Over-the-Counter COVID Nasal Spray Could Be Effective
COVID nasal spray is declared effective in researches
New research suggests an over-the-counter COVID nasal spray is effective at significantly reducing and nearly eliminating SARS-CoV-2, the virus that causes COVID-19 after a single dose.
An in vitro study conducted by scientists from Northwestern University and Utah State University concluded that components found within the Xlear nasal spray, particularly grapefruit seed extract and xylitol, were successful in statistically reducing the amount of SARS-CoV-2.
After a single blast, the researchers saw the COVID nasal spray reduced virus from 4.2 to 1.7 log10 CCID50 per 0.1 mL, a statistically significant reduction of 2.5 log10 CCID50.” News of the study was announced by Xlear and the company said this is only the latest research that reaches a conclusion the over-the-counter spray is effective against the virus that causes COVID-19.
Xlear is currently sold as a nasal irrigant for cleansing and moisturizing nasal cavities.
What Professionals Have To Say About COVID Nasal Spray?
Professor Mark Cannon of the Feinberg School of Medicine at Northwestern University said the study breaks ground in two areas. Cannon said using electron microscopy, the researchers saw visual evidence that showed the combination of xylitol and grapefruit seed extract counters the virus. The grapefruit seed extract kills the virus, while the xylitol prevents the virus from attaching to the cell walls, Cannon said in the announcement. The study postulates that xylitol acts as a decoy target for SARS-CoV-2, preventing virus attachment to the core protein on the cell wall, he said.
“In addition to countering SARS-CoV-2, Xlear (COVID nasal spray) is likely effective in preventing the spread of future H1N1 viruses, including the emerging SARS-CoV-2 variants, along with other viral epidemics. Given the more transmissible variants we now face, this is critical now,” Cannon said in a statement.
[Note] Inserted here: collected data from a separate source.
===== config.mk =====
export PLATFORM = sky130hd
export DESIGN_NAME = weighted_random_select
export DESIGN_NICKNAME = d
export VERILOG_FILES = /design/src/wrs_pkg.sv /design/src/wrs_mod_cell.sv /design/src/wrs_select.sv /design/src/weighted_random_select.sv
export SDC_FILE = /design/constraint.sdc
export NUM_CORES = 1
export LEC_CHECK = 0
export ABC_AREA = 1
export BUFFER_PORTS_ARGS = -buffer_cell sky130_fd_sc_hd__clkbuf_2
export CORE_UTILIZATION = 43
export CTS_CLUSTER_DIAMETER = 60
export DETAILED_ROUTE_END_ITERATION = 8
export GPL_ROUTABILITY_DRIVEN = 0
export SETUP_SLACK_MARGIN = 0.02
export SLEW_MARGIN = 15
export SYNTH_ARGS = -nofsm -noshare
export SYNTH_HDL_FRONTEND = slang
export SYNTH_SLANG_ARGS = --single-unit

===== constraint.sdc =====
create_clock -name clk -period 9.2 [get_ports clk]
set_input_delay 0 -clock clk [delete_from_list [all_inputs] [get_ports clk]]
set_output_delay 0 -clock clk [all_outputs]
set_load 0.005 [all_outputs]

===== src/wrs_pkg.sv =====
// Shared types and constants for the weighted random selector.
package wrs_pkg;

	// Number of weight registers held, whatever the number of live entries
	localparam int NUM_WEIGHTS = 8;
	localparam int WEIGHT_W    = 8;
	localparam int CFG_INDEX_W = $clog2(NUM_WEIGHTS);
	localparam int WORD_W      = 16;
	localparam int ENTRY_W     = 3;
	// Total of all weights at most NUM_WEIGHTS * 255 = 2040
	localparam int REM_W       = $clog2(NUM_WEIGHTS * ((1 << WEIGHT_W) - 1) + 1);
	localparam int ENTRIES_DEF = 8;

	// Reset weight of entry 0; all others reset to zero
	localparam logic [WEIGHT_W-1:0] WEIGHT0_RST = WEIGHT_W'(1);

	typedef logic [NUM_WEIGHTS-1:0][WEIGHT_W-1:0] weight_array_t;

	// Beat handed along the modulo chain
	typedef struct packed {
		logic [WORD_W-1:0] word; // dividend bits still to be shifted in
		logic [REM_W-1:0]  rem;  // partial remainder
	} div_beat_t;

endpackage


===== src/wrs_mod_cell.sv =====
// One restoring step of the modulo chain, with its own valid bit and stall handling.
module wrs_mod_cell (
	input  logic                      clk,
	input  logic                      arst_n,
	input  logic [wrs_pkg::REM_W-1:0] total,
	input  logic                      up_valid,
	output logic                      up_ready,
	input  wrs_pkg::div_beat_t        up_beat,
	output logic                      dn_valid,
	input  logic                      dn_ready,
	output wrs_pkg::div_beat_t        dn_beat
);

	logic                        valid_q;
	wrs_pkg::div_beat_t          beat_q;
	logic [wrs_pkg::REM_W:0]     trial;
	logic [wrs_pkg::REM_W:0]     diff;
	wrs_pkg::div_beat_t          beat_next;

	// Shift in the next dividend bit and subtract the total where it fits
	always_comb begin
		trial = {up_beat.rem, up_beat.word[wrs_pkg::WORD_W-1]};
		diff  = trial - {1'b0, total};
		beat_next.word = {up_beat.word[wrs_pkg::WORD_W-2:0], 1'b0};
		if (trial >= {1'b0, total}) begin
			beat_next.rem = diff[wrs_pkg::REM_W-1:0];
		end else begin
			beat_next.rem = trial[wrs_pkg::REM_W-1:0];
		end
	end

	// Cell loads whenever it is empty or its beat moves on
	assign up_ready = !valid_q || dn_ready;

	always_ff @(posedge clk or negedge arst_n) begin
		if (!arst_n) begin
			valid_q <= 1'b0;
		end else if (up_ready) begin
			valid_q <= up_valid;
		end
	end

	always_ff @(posedge clk) begin
		if (up_ready && up_valid) begin
			beat_q <= beat_next;
		end
	end

	assign dn_valid = valid_q;
	assign dn_beat  = beat_q;

endmodule


===== src/wrs_select.sv =====
// Prefix compare of the draw against the running weight sums, and the output register.
module wrs_select #(
	parameter int ENTRIES = wrs_pkg::ENTRIES_DEF
) (
	input  logic                        clk,
	input  logic                        arst_n,
	input  wrs_pkg::weight_array_t      weights,
	input  logic [wrs_pkg::REM_W-1:0]   total,
	input  logic                        up_valid,
	output logic                        up_ready,
	input  wrs_pkg::div_beat_t          up_beat,
	output logic                        out_valid,
	input  logic                        out_ready,
	output logic [wrs_pkg::ENTRY_W-1:0] chosen_entry,
	output logic                        zero_total
);

	logic                        valid_q;
	logic [wrs_pkg::ENTRY_W-1:0] chosen_q;
	logic                        zero_q;
	logic [wrs_pkg::ENTRY_W-1:0] pick;
	logic [wrs_pkg::REM_W-1:0]   running;
	logic                        found;

	// Lowest entry whose running sum exceeds the draw; entry 0 on a zero total
	always_comb begin
		running = '0;
		found   = 1'b0;
		pick    = '0;
		for (int i = 0; i < ENTRIES; i++) begin
			running = running + wrs_pkg::REM_W'(weights[i]);
			if (!found && (up_beat.rem < running)) begin
				pick  = wrs_pkg::ENTRY_W'(i);
				found = 1'b1;
			end
		end
		if (total == '0) begin
			pick = '0;
		end
	end

	assign up_ready = !valid_q || out_ready;

	always_ff @(posedge clk or negedge arst_n) begin
		if (!arst_n) begin
			valid_q <= 1'b0;
		end else if (up_ready) begin
			valid_q <= up_valid;
		end
	end

	always_ff @(posedge clk) begin
		if (up_ready && up_valid) begin
			chosen_q <= pick;
			zero_q   <= (total == '0);
		end
	end

	assign out_valid    = valid_q;
	assign chosen_entry = chosen_q;
	assign zero_total   = zero_q;

endmodule


===== src/weighted_random_select.sv =====
// Top level of the weighted random selector: weight registers, modulo chain and selection.
//
// Usage: write the eight 8-bit weights through cfg_we / cfg_index / cfg_data while
// the block is idle; only entries 0 .. ENTRIES-1 take part. Each beat on the input
// channel (in_valid / in_ready, random_word) yields one beat on the output channel
// (out_valid / out_ready, chosen_entry, zero_total), in order.
// The random word is reduced modulo the total weight by a row of 16 cells, one
// restoring subtract step per cell and one register per cell; a final stage
// compares the remainder against the running weight sums and registers the result.
// Path: an accepted beat passes the 16 cell registers and then the output register,
// the first of them loaded at the accepting edge.
// Throughput: one beat per cycle; every cell holds its own beat, so a new beat is
// taken whenever the first cell is empty or its beat moves on.
// When the receiver stalls, beats pile up in the chain and in_ready falls only once
// every cell and the output register are full (17 beats); nothing is dropped.
// An all-zero total gives chosen_entry 0 with zero_total set.
// Reset empties the chain and loads weight 1 into entry 0, 0 into the others.
module weighted_random_select #(
	parameter int ENTRIES = wrs_pkg::ENTRIES_DEF
) (
	input  logic                            clk,
	input  logic                            arst_n,
	input  logic                            cfg_we,
	input  logic [wrs_pkg::CFG_INDEX_W-1:0] cfg_index,
	input  logic [wrs_pkg::WEIGHT_W-1:0]    cfg_data,
	input  logic                            in_valid,
	output logic                            in_ready,
	input  logic [wrs_pkg::WORD_W-1:0]      random_word,
	output logic                            out_valid,
	input  logic                            out_ready,
	output logic [wrs_pkg::ENTRY_W-1:0]     chosen_entry,
	output logic                            zero_total
);

	localparam int STEPS = wrs_pkg::WORD_W;

	wrs_pkg::weight_array_t    weight_q;
	logic [wrs_pkg::REM_W-1:0] total;

	logic               c_valid [STEPS+1];
	logic               c_ready [STEPS+1];
	wrs_pkg::div_beat_t c_beat  [STEPS+1];

	// Weight registers
	always_ff @(posedge clk or negedge arst_n) begin
		if (!arst_n) begin
			for (int i = 0; i < wrs_pkg::NUM_WEIGHTS; i++) begin
				weight_q[i] <= (i == 0) ? wrs_pkg::WEIGHT0_RST : '0;
			end
		end else if (cfg_we) begin
			weight_q[cfg_index] <= cfg_data;
		end
	end

	// Total of the live weights; the user must keep it steady while beats are in flight, the block does not enforce it
	always_comb begin
		total = '0;
		for (int i = 0; i < ENTRIES; i++) begin
			total = total + wrs_pkg::REM_W'(weight_q[i]);
		end
	end

	// Input beat enters the chain with a cleared remainder
	assign c_valid[0]     = in_valid;
	assign c_beat[0].word = random_word;
	assign c_beat[0].rem  = '0;
	assign in_ready       = c_ready[0];

	// Modulo chain
	for (genvar k = 0; k < STEPS; k++) begin : g_cell
		wrs_mod_cell u_cell (
			.clk      (clk),
			.arst_n   (arst_n),
			.total    (total),
			.up_valid (c_valid[k]),
			.up_ready (c_ready[k]),
			.up_beat  (c_beat[k]),
			.dn_valid (c_valid[k+1]),
			.dn_ready (c_ready[k+1]),
			.dn_beat  (c_beat[k+1])
		);
	end

	wrs_select #(
		.ENTRIES (ENTRIES)
	) u_select (
		.clk          (clk),
		.arst_n       (arst_n),
		.weights      (weight_q),
		.total        (total),
		.up_valid     (c_valid[STEPS]),
		.up_ready     (c_ready[STEPS]),
		.up_beat      (c_beat[STEPS]),
		.out_valid    (out_valid),
		.out_ready    (out_ready),
		.chosen_entry (chosen_entry),
		.zero_total   (zero_total)
	);

endmodule


# Yosys cells after proc, flatten, opt, wreduce, memory -nomap -nowiden
# Index checks and enable logic that the tools add are counted.
# op_classes
n_addsub	23
magnitude_cmp	26
mux	33
reduce_logical	67
# op_table
operator	n
$ge 12x11->1	15
$mux 11	15
$sub 11x11->11	15
$lt 11x11->1	7
$add 11x8->11	6
$bwmux 64	1
$logic_and 1x1->1	25
$demux 8 s3	1
$logic_not 1->1	24
$mux 3	6
$logic_or 1x1->1	17
$ge 1x11->1	1
$logic_not 11->1	1
$lt 11x8->1	1
$sub 1x11->11	1
$add 8x8->9	1
$mux 1	9
$mux 8	1
$lt 3x4->1 const B	1
$ge 3x1->1 const B	1
# totals
ff_bits	381
in_bits	32
output_inout_bits	6
elab_cells	208

# Longest topological paths before layout
# depth
word_depth	23
depth_mapped	47
depth_no_buf	46

# Cells and area by module
# Synthesis repeated with hierarchy kept, for this count alone.
# unflattened
hier_cells	4300
area_unflattened_um2	37420.9
# modules_own_cells
module	n_inst	cells_per_inst	area_per_inst_um2	seq_area_each_um2
wrs_mod_cell	16	196	1788.0	805.8
wrs_select	1	730	4797.1	145.1
weighted_random_select	1	434	4016.4	1602.8

# Worst setup path before layout
# Ideal clock, no wire load.
# synth_timing
path_kind	reg-to-reg
from	register weight_q[0] (netlist bit)
to	register g_cell[13].u_cell.beat_q, in the netlist g_cell[13].u_cell.dn_beat[1] (data pin)
setup_ns	0.260
t_arrival_ns	8.252
t_required_ns	8.940
setup_slack_ns	0.688
path_stages_with_launch	39
path_buffers	1
synth_period_minus_slack_ns	8.512
path_cell_list	dfstp_2 -> ha_1 -> fa_1 -> xor2_1 -> ha_1 -> nand2_1 -> nand2_1 -> a31o_2 -> xor2_1 -> inv_1 -> ha_1 -> xor2_1 -> ha_1 -> inv_1 -> xor2_1 -> inv_1 -> ha_1 -> nand2_1 -> [3 not listed] -> xor2_1 -> inv_1 -> ha_1 -> inv_1 -> o311ai_0 -> xor2_1 -> inv_1 -> ha_1 -> inv_1 -> xor2_1 -> ha_1 -> a21oi_1 -> o21ai_0 -> a21oi_1 -> o21ai_0 -> a2111o_1 -> clkbuf_1 -> mux2_2
# synth_lines
element	line_no	source
start, declared	weighted_random_select.sv:37	wrs_pkg::weight_array_t weight_q;
start signal, assigned by index	weighted_random_select.sv:48	weight_q[i] <= (i == 0) ? wrs_pkg::WEIGHT0_RST : '0;
start signal, assigned by index	weighted_random_select.sv:51	weight_q[cfg_index] <= cfg_data;
end signal, assigned	wrs_mod_cell.sv:45	beat_q <= beat_next;
end, declared	wrs_mod_cell.sv:15	wrs_pkg::div_beat_t beat_q;

==> results.sh <==
export IMPL_status="finished clean"
export IMPL_crit_arrival_ns=9.05
export IMPL_track_usage=0.202
export IMPL_ant_nets=0
export IMPL_synth_simple_area_share=0.140
export IMPL_layout_commonest_cell="nand2_1"
export IMPL_area_growth_syn_to_layout_pct=15.8
export IMPL_hold_viol=0
export IMPL_syn_area_um2=24900
export IMPL_die_x_um=242
export IMPL_crit_type="flip-flop to flip-flop"
export IMPL_viasPerCell=5.26
export IMPL_portBuffers=37
export IMPL_synthesis_nets=2966
export IMPL_crit_path_end_kind="flip-flop"
export IMPL_cts_buffers=47
export IMPL_synth_warning_count=0
export IMPL_synthAdderAreaFrac=0.166
export IMPL_io_pin_count=38
export IMPL_grt_pass1_wl_mm=94.7
export IMPL_crit_required_ns=9.55
export IMPL_wire_per_inst_um=16.9
export IMPL_fin_crit_ns=8.70
export IMPL_tns_ns=0
export IMPL_synth_compound_area_frac=0.127
export IMPL_cts_tree="yes"
export IMPL_grt_max_degree=52
export IMPL_path_buf_inv=10
export IMPL_synthMuxAreaShare=0.00815
export IMPL_tightest_slew_ns=1.12
export IMPL_final_cell_mix="nand2_1 (382), a21oi_1 (359), edfxtp_1 (300)"
export IMPL_synth_main_ff_cell="edfxtp_1"
export IMPL_num_rows=87
export IMPL_start_util=0.438
export IMPL_ys_ff_latch=381
export IMPL_route_detailed_drc=0
export IMPL_overflow=0
export IMPL_clockBufferDepth=3
export IMPL_critPathLaunchType="flip-flop"
export IMPL_finalClockSkew_ns=0.0265
export IMPL_max_freq_ghz=0.115
export IMPL_num_fill_cells=5074
export IMPL_ys_seq_area_frac=0.444
export IMPL_first_global_vias=18355
export IMPL_slew_viol_final=0
export IMPL_synthArstFlopShare=0.213
export IMPL_synthDistinctLibCells=51
export IMPL_cpMaxStageDelayCell="ha_1"
export IMPL_hold_class="input port to flip-flop"
export IMPL_max_stage_delay_ns=0.43
export IMPL_h_tree_depth=2
export IMPL_antenna_found_initial=1
export IMPL_clkSlewWorstSetupHoldPaths_ns=0.06
export IMPL_wirelength_mm=60.4
export IMPL_num_antenna_cells=0
export IMPL_core_um2=56700
export IMPL_synth_xor_area_frac=0.0613
export IMPL_synthCells=2617
export IMPL_clock_latency_ns=0.61
export IMPL_finalSetupViolations=0
export IMPL_drt_iter0_drc=1011
export IMPL_clkSinkCount=381
export IMPL_critPathTopFamily="adder cells"
export IMPL_place_hpwl_mm=43.7
export IMPL_num_vias=18729
export IMPL_drive_gt1_frac=0.126
export IMPL_die_area_um2=58800
export IMPL_regToRegSetupSlack_ns=0.50
export IMPL_slew_limit_headroom=0.251
export IMPL_period_share=0.946
export IMPL_cp_max_fo=9
export IMPL_avgSynthCellArea_um2=9.50
export IMPL_synth_top_family_by_area="adder cells"
export IMPL_synth_edff_count=300
export IMPL_die_y_um=242
export IMPL_root_buffer="clkbuf_16"
export IMPL_maxCapViolCount=0
export IMPL_dr_pass1_iters=5
export IMPL_final_nets=3118
metal layers:
layer / up-vias / GRT usage / share of wire
li1: 9368 / - / -
met1: 8840 / 0.263 / 0.45
met2: 407 / 0.342 / 0.48
met3: 114 / 0.0292 / 0.045
met4: 0 / 0.0668 / 0.029
met5: - / 0 / 0
cell families (layout without fill, tap and decap cells):
logic type	after synthesis	after routing
and+or+nand+nor	800	800
muxes	18	18
buffers and inverters	349	537
DFF	381	381
xor gates and xnor gates	174	174
adders and majority gates	317	317
AOI/OAI and AO/OA	578	581
final cells by class:
cell class	instances	area (µm²)	share of cell area
Clock buffer	55	1240	0.0429
Inverter	310	1170	0.0405
Tap cell	756	946	0.0328
Sequential cell	381	11000	0.383
Clock inverter	33	418	0.0145
Multi-Input combinational cell	1890	12900	0.449
Timing Repair Buffer	139	1070	0.0372
cell usage after synthesis (all sizes together) (6+ instances only):
| master | count | share of area |
|---|---|---|
| nand2 | 419 | 0.068 |
| a21oi | 372 | 0.076 |
| inv | 310 | 0.047 |
| edfxtp | 300 | 0.36 |
| ha | 295 | 0.15 |
| nor2 | 252 | 0.040 |
| o21ai | 138 | 0.028 |
| xnor2 | 88 | 0.031 |
| xor2 | 86 | 0.030 |
| dfrtp | 80 | 0.081 |
| nand3 | 78 | 0.019 |
| clkbuf | 33 | 0.0050 |
| nand4 | 24 | 0.0060 |
| fa | 22 | 0.018 |
| mux2 | 18 | 0.0082 |
| nor4 | 12 | 0.0030 |
| a2111o | 10 | 0.0045 |
| a221oi | 10 | 0.0035 |
| nor3 | 9 | 0.0020 |
| a21o | 7 | 0.0021 |
| buf | 6 | 0.0015 |
flip-flops by register name, indices dropped and copies added, names as in the netlist:
signal,count
u_select.chosen_entry,3
u_select.zero_total,1
g_cell.u_cell.dn_valid,16
g_cell.u_cell.dn_beat,296
weight_q,64
u_select.out_valid,1
per-stage QoR:
step / util / setup slack, ns / hold WS [ns] / instances / instance area (µm²)
finish: 0.508 / 0.498 / 0.100 / 3564 / 28800
CTS: 0.498 / 0.0321 / 0.0717 / 3539 / 28300
global route: 0.508 / -0.0253 / 0.0763 / 3564 / 28800
detailed placement: 0.462 / 0.00258 / -0.0000661 / 3415 / 26200
global placement: 0.462 / 0.166 / -0.00905 / 3415 / 26200
floorplan: - / 0.688 / -0.296 / 2617 / 24900
worst reg2reg max path: cells and delay by family, from the launching register on:
family / cells / cell delay (ns)
buffers and inverters: 10 / 0.95
adder cells (fa/ha/maj): 9 / 3.05
flip-flops: 1 / 0.39
AO/OA/AOI/OAI: 5 / 0.96
multiplexers: 1 / 0.36
XOR/XNOR: 6 / 1.07
AND/OR/NAND/NOR: 12 / 1.67
what timing repair did:
item                                    4_1_cts  5_1_grt
gates resized for setup                       4       68
buffers inserted                              0       22
hold buffers                                 36        0
endpoints found under the setup margin       10      168
pin swaps                                     0       21
endpoints found under the hold margin       112        0
gates cloned                                  0        3
final timing paths:
| path | startpoint | endpoint | depth (start not counted) |
|---|---|---|---|
| worst max-delay path | weight_q[8]$_DFFE_PN0P_ | g_cell[11].u_cell.dn_beat[1]$_DFFE_PP_ | 43 |
| worst min-delay path | random_word[2] | g_cell[0].u_cell.dn_beat[14]$_DFFE_PP_ | 2 |
| worst max register to register | weight_q[8]$_DFFE_PN0P_ | g_cell[11].u_cell.dn_beat[1]$_DFFE_PP_ | 43 |
| worst min register to register | g_cell[7].u_cell.dn_beat[22]$_DFFE_PP_ | g_cell[8].u_cell.dn_beat[23]$_DFFE_PP_ | 0 |
| max in group asynchronous | arst_n | g_cell[14].u_cell.dn_valid$_DFFE_PN0P_ | 4 |
| min in group asynchronous | arst_n | weight_q[57]$_DFFE_PN0P_ | 4 |
Power is left out: the tool's default activity adds up to more than one toggle a clock period on the data nets, which glitch-free logic cannot reach.
===== src/hdl/nvc_pkg.sv =====
package nvc_pkg;

    // Default component width (signed Q1.15)
    localparam int COMPONENT_BITS_DEF = 16;

    // Share scale and fold constants
    localparam int SHARE_SCALE = 126;
    localparam int FOLD_BASE   = 127;
    localparam int FOLD_LIMIT  = 64;

    // Quotient bits: shares never exceed SHARE_SCALE
    localparam int QBITS = 7;
    // First share field width (bits 12..7)
    localparam int A_BITS = 6;
    // Output code width
    localparam int CODE_BITS = 16;

    // Per-beat sign and zero flags that ride along the divider chain
    typedef struct packed {
        logic sx;
        logic sy;
        logic sz;
        logic zero;
    } nvc_flags_t;

endpackage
That in vitro evidence will no doubt be used to support a new petition before the World Health Organization. This week, a coalition of health professionals petitioned the World Health Organization to issue Guidance calling on: “all people to use nasal sprays to combat the COVID-19 pandemic.” The petition, which is supported by Xlear, is touting data that shows these nasal sprays are able to block viral adhesion and even kill or deactivate the virus in the nasal passages. The petition calls specifically for WHO Guidance to focus on the use of nasal sprays that contain Xylitol and grapefruit seed extract, which is found in Xlear.
“Nasal sprays are proven safe, inexpensive, non-invasive, easy to use and you can get them off-the-shelf at your local store around the world. There is a growing body of data that sprays, in particular Xlear, can help combat the COVID-19 pandemic. It’s pure commonsense,” Nathan Jones, chief executive officer of Xlear said in a statement.
In December, Xlear filed a Pre-Emergency Use Authorization request with the U.S. Food and Drug Administration in hopes of securing authorization of the COVID nasal spray as a new hygiene tool to help in combat the SARS-CoV-2 virus.
Xlear isn’t the only nasal spray that is showing promise in providing another level of protection against COVID-19, which has infected nearly 100 million people across the globe and led to the deaths more than 2 million people. Researchers from the University of Birmingham in the U.K. developed a nasal spray that can potentially provide protection against COVID-19. The spray uses compounds that are already approved by regulatory authorities in the UK, Europe and the U.S., including carrageenan, along with a gellan polysaccharide.
Another COVID nasal spray that uses a lipopeptide, a cholesterol particle linked to a chain of amino acids, has also shown promise in preclinical testing. As BioSpace previously reported, the lipopeptide matches the stretch of amino acids in the spike protein of SARS-CoV-2 exactly. The lipopeptide attaches itself onto one of the spike’s amino acid chains and prevents viral attachment.